Every serious project needs an abstraction for the visual UI. Whether you build your own UI components or use a library, you're creating a layer between your app and the low level CSS styles, to make it easier to maintain. Even if you're "just writing CSS", you're still creating an abstraction when you name your classes and structure your styles into a consistent format.

The question is:
Should you own this abstraction in your codebase, or should you use an already maintained one?
Lets review the trade-offs and long-term impact of each choice.

Code ownership gives you maximum customizability

Owning the code means you can change anything. You can tweak every detail. 100% control. This level of control is tempting, especially if you have obsessive design requirements. Example of this would be having the source code of all UI components in your own code base.

What's the catch?

Cost of ownership is maintenance

Control comes with a cost: maintenance. Every bug, update, and new feature is now your job. The more you customize, the more you have to maintain. Over time, it will get harder and harder to maintain.

There will be bugs and issues, and they won't get fixed unless you track them and resolve them manually. The tools and libraries you depend on will evolve and your code won't, unless you actively update it. This leads to technical debt and frustration. Alternatively, you should hire more people just to maintain the exisiting UI library which is direct financial cost.

AspectOwning the CodeUsing libraries
Customization✅ Full control✅ Customization based on a design system
Maintenance❌ You maintain everything✅ Maintained for you
Updates❌ Manual or none✅ Updates are automatic
Bugfixes❌ You fix bugs✅ Bugfixes included
Documentation❌ You write docs✅ Docs are provided
Community support❌ You are on your own✅ Community support
Testing❌ You test it yourself✅ Maintainers do the testing
Learning curve❌ Must know all details✅ Focus on usage

The real cost of software is maintenance

Building software is exciting. Shipping new features feels great. But the real cost isn't in creating something new, it's in keeping it running in the long term. Maintenance is where most of the time and money goes.

Every line of code you own, is a line you have to maintain, test, fix, and update.

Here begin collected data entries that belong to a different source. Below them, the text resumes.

**config.mk**
```make
export PLATFORM = sky130hd
export DESIGN_NAME = noc_port_arbiter
export DESIGN_NICKNAME = d
export VERILOG_FILES = /design/src/rtl/noc_pkg.sv /design/src/rtl/noc_port_arbiter_rr_pick.sv /design/src/rtl/noc_port_arbiter.sv
export SDC_FILE = /design/constraint.sdc
export NUM_CORES = 1
export LEC_CHECK = 0
export BUFFER_PORTS_ARGS = -buffer_cell sky130_fd_sc_hd__buf_2
export CORE_MARGIN = 1.5
export CORE_UTILIZATION = 49
export CTS_CLUSTER_SIZE = 25
export DETAILED_ROUTE_END_ITERATION = 10
export PLACE_DENSITY = 0.88
export SYNTH_ARGS = -nofsm -noshare
export SYNTH_HDL_FRONTEND = slang
export SYNTH_SLANG_ARGS = --single-unit
```
**constraint.sdc**
```tcl
create_clock -name clk -period 5.11 [get_ports clk]
set_clock_uncertainty 0.05 [all_clocks]
set_input_delay 0.2555 -clock clk [delete_from_list [all_inputs] [get_ports clk]]
set_output_delay 0.2555 -clock clk [all_outputs]
set_load 0.05 [all_outputs]
```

Why keeping UI components in your codebase fails in the long run

When you keep UI components in your own codebase, maintenance costs grow slowly at first. As your project grows, so does the burden. Eventually, the code becomes stale and outdated. No one wants to touch it. Updates and bugfixes feel risky. Unless you hire more people just for maintenance, the problem only gets worse.

This is going to happen to every project that uses Shadcn/ui CLI for example.
Shadcn/ui is a fantastic CLI for generating components into your own code base, however if the source code lives in your own codebase, you are now responsible for maintaining it.
I doubt many people who are using it actually realize the long term cost of this decision.
There's a reason the software industry has moved away from owning everything in-house, towards using libraries and services that are maintained by the community.

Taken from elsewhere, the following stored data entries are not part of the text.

**config.mk**
```make
export PLATFORM = sky130hd
export DESIGN_NAME = spi_master_scheduler
export DESIGN_NICKNAME = d
export VERILOG_FILES = /design/src/rtl/spi_defs_pkg.sv /design/src/rtl/rr_arbiter.sv /design/src/rtl/spi_master_scheduler.sv
export SDC_FILE = /design/constraint.sdc
export NUM_CORES = 1
export LEC_CHECK = 0
export CAP_MARGIN = 0
export CORE_MARGIN = 2
export CORE_UTILIZATION = 30
export CTS_CLUSTER_SIZE = 14
export DETAILED_ROUTE_END_ITERATION = 10
export PLACE_DENSITY_LB_ADDON = 0.1
export SYNTH_ARGS = -nofsm -noshare
export SYNTH_HDL_FRONTEND = slang
export SYNTH_HIERARCHICAL = 1
export SYNTH_SLANG_ARGS = --single-unit
```
**constraint.sdc**
```tcl
create_clock -name clk -period 3.8 [get_ports clk]
set_input_delay 1.14 -clock clk [delete_from_list [all_inputs] [get_ports clk]]
set_output_delay 1.14 -clock clk [all_outputs]
set_load 0.1 [all_outputs]
```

Using a customizable UI library is a better investment

There's a better way. Use a UI library that allows customization. You get the flexibility to change things based on a design system, but you don't have to worry about the infrastructure. Someone else maintains the components, handles updates, and fixes bugs. You get to focus on building your product, not maintaining the foundation. In the long run, this is a smarter investment for your team.

What do you want to spend time on?

  • You can own every line of every UI component in your own code base and maintain it yourself.

  • Or you can use a package that provides the components for you, and focus on your own product instead.

What do you want to spend your time and energy on?